Safe Harbor for Forward-Looking Statements

 

Certain statements made herein are “forward-looking statements” intended to qualify for the safe harbor from liability established by the Private Securities Litigation Reform Act of 1995, Section 27A of the Securities Act of 1933 and Section 21E of the Securities Exchange Act of 1934. These forward-looking statements include without limitation information regarding the proposed transaction between Skyworks and PMC, the expected timetable for completing the transaction, future financial and operating results, benefits and synergies of the transaction, future opportunities for the combined company and any other statements about Skyworks or PMC managements’ future expectations, beliefs, goals, plans or prospects.  Forward-looking statements can often be identified by words such as “anticipates,” “expects,” “forecasts,” “intends,” “believes,” “plans,” “may,” “will,” or “continue,” and similar expressions and variations or negatives of these words.

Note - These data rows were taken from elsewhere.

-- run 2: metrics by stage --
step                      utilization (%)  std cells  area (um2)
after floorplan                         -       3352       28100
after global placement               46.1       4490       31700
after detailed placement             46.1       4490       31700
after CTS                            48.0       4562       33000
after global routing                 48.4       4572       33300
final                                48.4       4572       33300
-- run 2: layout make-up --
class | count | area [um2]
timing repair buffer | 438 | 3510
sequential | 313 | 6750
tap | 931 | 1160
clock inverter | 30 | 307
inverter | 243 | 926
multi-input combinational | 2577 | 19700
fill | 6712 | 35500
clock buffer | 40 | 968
From an optimization exercise on the open Yosys and OpenROAD flow, aimed at small area and a short achievable clock period; shortcuts taken in it are not production practice. The RTL was checked by simulation tests, not by an equivalence proof against the original design. Power is estimated from default activity; no workload was simulated.

==> flow/design.v <==
module viterbi_add_select #(
    parameter integer A   = 0,
    parameter integer ODD = 0       
) (
    x,
    y_n,
    bm1,
    bm2,
    bm3,
    df0,
    df1,
    df2,
    df3,
    zero,
    ld,
    q_lo,
    q_hi,
    m_lo,
    m_hi,
    d_lo,
    d_hi
);
input  [11:0] x;           
input  [11:0] y_n;         
input  [11:0] bm1;
input  [11:0] bm2;
input  [11:0] bm3;
input  [11:0] df0;
input  [11:0] df1;
input  [11:0] df2;
input  [11:0] df3;
input         zero;      
input         ld;        
input  [11:0] q_lo;      
input  [11:0] q_hi;
output [11:0] m_lo;        
output [11:0] m_hi;
output        d_lo;
output        d_hi;
wire [11:0] bma = (A == 0) ? 12'd256 : (A == 1) ? bm1 : (A == 2) ? bm2 : bm3;
wire [11:0] bmb = (A == 3) ? 12'd256 : (A == 2) ? bm1 : (A == 1) ? bm2 : bm3;
wire [11:0] dab = (A == 0) ? df0 : (A == 1) ? df1 : (A == 2) ? df2 : df3;    
wire [11:0] dba = (A == 3) ? df0 : (A == 2) ? df1 : (A == 1) ? df2 : df3;    
wire [11:0] ny = y_n;
wire [11:0] y  = ~y_n;
wire [11:0] s_lo = x ^ ny ^ dab;
wire [11:0] c_lo = (x & ny) | (x & dab) | (ny & dab);
wire [11:0] s_hi = x ^ ny ^ dba;
wire [11:0] c_hi = (x & ny) | (x & dba) | (ny & dba);
wire [11:0] diff_lo = s_lo + {c_lo[10:0], 1'b1};
wire [11:0] diff_hi = s_hi + {c_hi[10:0], 1'b1};
assign d_lo = ~diff_lo[11];
assign d_hi = ~diff_hi[11];
wire [11:0] up_lo = x + bma;
wire [11:0] dn_lo = y + bmb;
wire [11:0] up_hi = x + bmb;
wire [11:0] dn_hi = y + bma;
wire [11:0] inv = {12{ODD != 0}};
wire [11:0] zw  = inv;                        
wire [11:0] lo0 = zero ? zw : ld ? (up_lo ^ inv) : q_lo;
wire [11:0] lo1 = zero ? zw : ld ? (dn_lo ^ inv) : q_lo;
wire [11:0] hi0 = zero ? zw : ld ? (up_hi ^ inv) : q_hi;
wire [11:0] hi1 = zero ? zw : ld ? (dn_hi ^ inv) : q_hi;
assign m_lo = d_lo ? lo1 : lo0;
assign m_hi = d_hi ? hi1 : hi0;
endmodule
module viterbi_data_forward(
    clk,
    rst,
    LLR0,
    LLR1,
    data_in_v,
    tail,
    dec,
    dec_v,
    dec_tail
);
input         clk;
input         rst;
input  [7:0]  LLR0;
input  [7:0]  LLR1;
input         data_in_v;
input         tail;
output [63:0] dec;
output        dec_v;
output        dec_tail;
reg  [7:0]  la, lb;            
reg         v0, t0;
reg  [11:0] bm1, bm2, bm3;    
reg  [11:0] df0, df1, df2, df3;  
reg  [11:0] bm1_b, bm2_b, bm3_b;
reg  [11:0] df0_b, df1_b, df2_b, df3_b;
reg         v1, t1;
wire [11:0] a = {{4{la[7]}}, la};
wire [11:0] b = {{4{lb[7]}}, lb};
always @(posedge clk) begin
    if (rst) begin
        v0 <= 1'b0;
        t0 <= 1'b0;
        v1 <= 1'b0;
        t1 <= 1'b0;
    end
    else begin
        v0 <= data_in_v;
        t0 <= data_in_v & tail;
        v1 <= v0;
        t1 <= t0;
    end
    la  <= LLR0;
    lb  <= LLR1;
    bm1 <= a + 12'd256;
    bm2 <= b + 12'd256;
    bm3 <= a + b + 12'd256;
    df0 <= -(a + b);
    df1 <= a - b;
    df2 <= b - a;
    df3 <= a + b;
    bm1_b <= a - 12'hf00;
    bm2_b <= b - 12'hf00;
    bm3_b <= a - (~b) + 12'd255;
    df0_b <= ~b - a + 12'd1;
    df1_b <= a + ~b + 12'd1;
    df2_b <= b + ~a + 12'd1;
    df3_b <= a - (~b) - 12'd1;
end
wire [64*12-1:0] m_cur;
wire [64*12-1:0] m_new;
wire [63:0]      d_new;
genvar i;
generate
for (i = 0; i < 32; i = i + 1) begin : bf
    localparam [63:0] ATAB = 64'b00_01_00_01_11_10_11_10_11_10_11_10_00_01_00_01_10_11_10_11_01_00_01_00_01_00_01_00_10_11_10_11;
    localparam integer A = (ATAB >> (2*(31-i))) & 3;
    viterbi_add_select #(.A(A), .ODD(i % 2)) u_acs(
        .x      (m_cur[(2*i)*12 +: 12]),
        .y_n    (m_cur[(2*i+1)*12 +: 12]),
        .bm1    (i < 16 ? bm1 : bm1_b),
        .bm2    (i < 16 ? bm2 : bm2_b),
        .bm3    (i < 16 ? bm3 : bm3_b),
        .df0    (i < 16 ? df0 : df0_b),
        .df1    (i < 16 ? df1 : df1_b),
        .df2    (i < 16 ? df2 : df2_b),
        .df3    (i < 16 ? df3 : df3_b),
        .zero   (zero),
        .ld     (ld),
        .q_lo   (m_cur[i*12 +: 12]),
        .q_hi   (m_cur[(i+32)*12 +: 12]),
        .m_lo   (m_new[i*12 +: 12]),
        .m_hi   (m_new[(i+32)*12 +: 12]),
        .d_lo   (d_new[i]),
        .d_hi   (d_new[i+32])
    );
end
endgenerate
reg [64*12-1:0] m;
reg [63:0]      d;
reg             v2, t2;
reg             rst_r;
wire            zero = t1 | rst_r;
wire            ld   = v1;
assign m_cur = m;
always @(posedge clk) begin
    rst_r <= rst;
    if (rst) begin
        v2 <= 1'b0;
        t2 <= 1'b0;
    end
    else begin
        v2 <= v1;
        t2 <= t1;
    end
    m <= m_new;
    d <= v1 ? d_new : 64'd0;
end
assign dec      = d;
assign dec_v    = v2;
assign dec_tail = t2;
endmodule
module viterbi_data_back(
    clk,
    rst,
    dec,
    pre_v,
    pre_tail,
    decode_out,
    decode_out_v,
    tail_v,
    tail_length
);
input          clk;
input          rst;
input  [63:0]  dec;         
input          pre_v;       
input          pre_tail;    
output reg [127:0] decode_out;
output reg     decode_out_v;
output reg     tail_v;
output reg [7:0] tail_length;
reg        flush;       
reg        dv, dt;      
reg        step;        
reg [63:0] sel1;        
wire       pol = 1'b0;
reg  [6:0] ucnt;        
reg        ge;          
reg  [7:0] zcnt;        
wire [64*251-1:0] sw;   
genvar j;
generate
for (j = 0; j < 64; j = j + 1) begin : st
    localparam integer P0 = (2 * j) % 64;
    localparam integer P1 = P0 + 1;
    reg [255:6] s;
    assign sw[j*251] = (j % 2) ? pol : ~pol;
    assign sw[j*251+1 +: 250] = s;
    always @(posedge clk)
        if (step)
            s <= ~(sel1[j] ? sw[P1*251 +: 250] : sw[P0*251 +: 250]);
end
endgenerate
wire [127:0] blk_bits;
genvar k;
generate
for (k = 0; k < 128; k = k + 1) begin : ob
    assign blk_bits[k] = sw[255-k-5] ^ pol ^ ((255 - k) % 2);
end
endgenerate
reg blk_v, blk_last;
always @(posedge clk) begin
    decode_out <= blk_bits;
    if (rst) begin
        decode_out_v <= 1'b0;
        tail_v       <= 1'b0;
    end
    else begin
        decode_out_v <= blk_v;
        tail_v       <= blk_last;
    end
end
wire       blk  = (ucnt == 7'd127) & ge;
wire       last = flush & (zcnt[7] | (zcnt == 8'd127));
wire       fin  = blk & last;                   
wire       flush_nx = (dv & dt) | (flush & ~fin);
wire       step_nx  = pre_v | flush_nx;
always @(posedge clk) begin
    if (rst) begin
        flush        <= 1'b0;
        dv           <= 1'b0;
        dt           <= 1'b0;
        ucnt         <= 7'd0;
        ge           <= 1'b0;
        zcnt         <= 8'd0;
        blk_v        <= 1'b0;
        blk_last     <= 1'b0;
    end
    else begin
        flush        <= flush_nx;
        dv           <= pre_v;
        dt           <= pre_tail;
        blk_v        <= step & blk;
        blk_last     <= step & fin;
        if (step) begin
            ucnt <= ucnt + 7'd1;
            if (ucnt == 7'd127)
                ge <= 1'b1;
        end
        if (dv & dt)
            zcnt <= 8'd0;
        else if (flush) begin
            zcnt <= zcnt + 8'd1;
            if (fin) begin
                ucnt <= 7'd0;
                ge   <= 1'b0;
            end
        end
    end
    if (dv & dt)
        tail_length <= {1'b0, ucnt} + 8'd1;
end
always @(posedge clk) begin
    if (rst) begin
        step <= 1'b0;
        sel1 <= 64'd0;
    end
    else begin
        step <= step_nx;
        sel1 <= dec;
    end
end
endmodule
module viterbi_decode(
    clk,
    rst,
    LLR0,
    LLR1,
    data_in_v,
    tail,
    decode_out,
    decode_out_v,
    tail_v,
    tail_length
);
input          clk;
input          rst;
input  [7:0]   LLR0;
input  [7:0]   LLR1;
input          data_in_v;
input          tail;
output [127:0] decode_out;
output         decode_out_v;
output         tail_v;
output [7:0]   tail_length;
wire [63:0] dec;
wire        dec_v;
wire        dec_tail;
viterbi_data_forward u_viterbi_data_forward(
    .clk       (clk),
    .rst       (rst),
    .LLR0      (LLR0),
    .LLR1      (LLR1),
    .data_in_v (data_in_v),
    .tail      (tail),
    .dec       (dec),
    .dec_v     (dec_v),
    .dec_tail  (dec_tail)
);
viterbi_data_back u_viterbi_data_back(
    .clk          (clk),
    .rst          (rst),
    .dec          (dec),
    .pre_v        (dec_v),
    .pre_tail     (dec_tail),
    .decode_out   (decode_out),
    .decode_out_v (decode_out_v),
    .tail_v       (tail_v),
    .tail_length  (tail_length)
);
endmodule
Settings: LEC_CHECK=0, CAP_MARGIN=30, CORE_MARGIN=2, CORE_UTILIZATION=66, CTS_BUF_LIST=sky130_fd_sc_hd__clkbuf_16, CTS_CLUSTER_DIAMETER=80, CTS_CLUSTER_SIZE=24, SETUP_SLACK_MARGIN=3.0, SLEW_MARGIN=40, SYNTH_HIERARCHICAL=1, TNS_END_PERCENT=0; clock period 6.0 ns.
run.sh (not shown) runs the stock make flow with config.mk's settings and CLKGATE_MAP_FILE= SYNTH_SCRIPT=/design/flow/synth_recipe.tcl, a recipe that flattens the netlist after the stock synthesis.
Rerun with:
- CORE_UTILIZATION: 66 -> 60
Outcome: Global-route usage drops by 3.6 points; cell area barely changes; core utilization went down by 6.5 points; flip-flop and latch count does not change; wire length rises by 1.1%; first-iteration DRC count went down by 10%; clock power is higher by about 2%; cell count goes up by 2.0%.

-- static timing again, ports no longer ideal --
The flow's constraints put no driver on any port. The routed layouts listed below were extracted and timed again, unchanged, in two steps. Step 1 sets driving cells, clkbuf_16 on the clock port and buf_2 on the other inputs (assumed; they add their load-dependent delay and slew). Step 2, shift: input delay + t, output delay - t, t = (earliest + latest rising clock arrival at the registers) / 2. This alone moves slack from input paths to output paths. Three values: ideal ports, drivers, drivers and shift; two values: the first two.
| run | shift t [ns] | slack for setup (ns) | worst slew at a driven data input, ns |
|---|---|---|---|
| the first run | 1.405 | 2.530 / 2.398 / 2.530 | 0.13 |
| the second run | 1.425 | 2.486 / 2.458 / 2.486 | 0.29 |
After both steps setup and hold are still met in every run listed.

All such statements are subject to certain risks, uncertainties and other important factors that could cause actual results to differ materially and adversely from those projected, and may affect our future operating results, financial position and cash flows.

 

These risks, uncertainties and other important factors include, but are not limited to: the occurrence of any event, change or other circumstances that could give rise to the termination of the Merger Agreement; the outcome of any legal proceedings that could be instituted against PMC or its directors or Skyworks related to the Merger Agreement; the inability to complete the Merger due to the failure to obtain stockholder approval for the Merger or the failure to satisfy other conditions to completion of the Merger, including the receipt of all regulatory approvals related to the Merger; the failure of Skyworks to obtain the necessary financing arrangements set forth in the debt commitment letter delivered pursuant to the Merger Agreement; risks that the proposed transaction disrupts current plans and operations and the potential difficulties in employee retention as a result of the Merger; the effects of local and national economic, credit and capital market conditions on the economy in general, and other risks and uncertainties described herein, as well as those risks and uncertainties discussed from time to time in our other reports and other public filings with the SEC, including, but not limited to, those detailed in Skyworks’ Annual Report on Form 10-K for the year ended October 3, 2014 and its most recent quarterly report filed with the SEC and in PMC’s Annual Report on Form 10-K for the year ended December 27, 2014 and its most recent quarterly report filed with the SEC.  The forward-looking statements contained herein are made only as of the date hereof, and we undertake no obligation to update or revise the forward-looking statements, whether as a result of new information, future events or otherwise.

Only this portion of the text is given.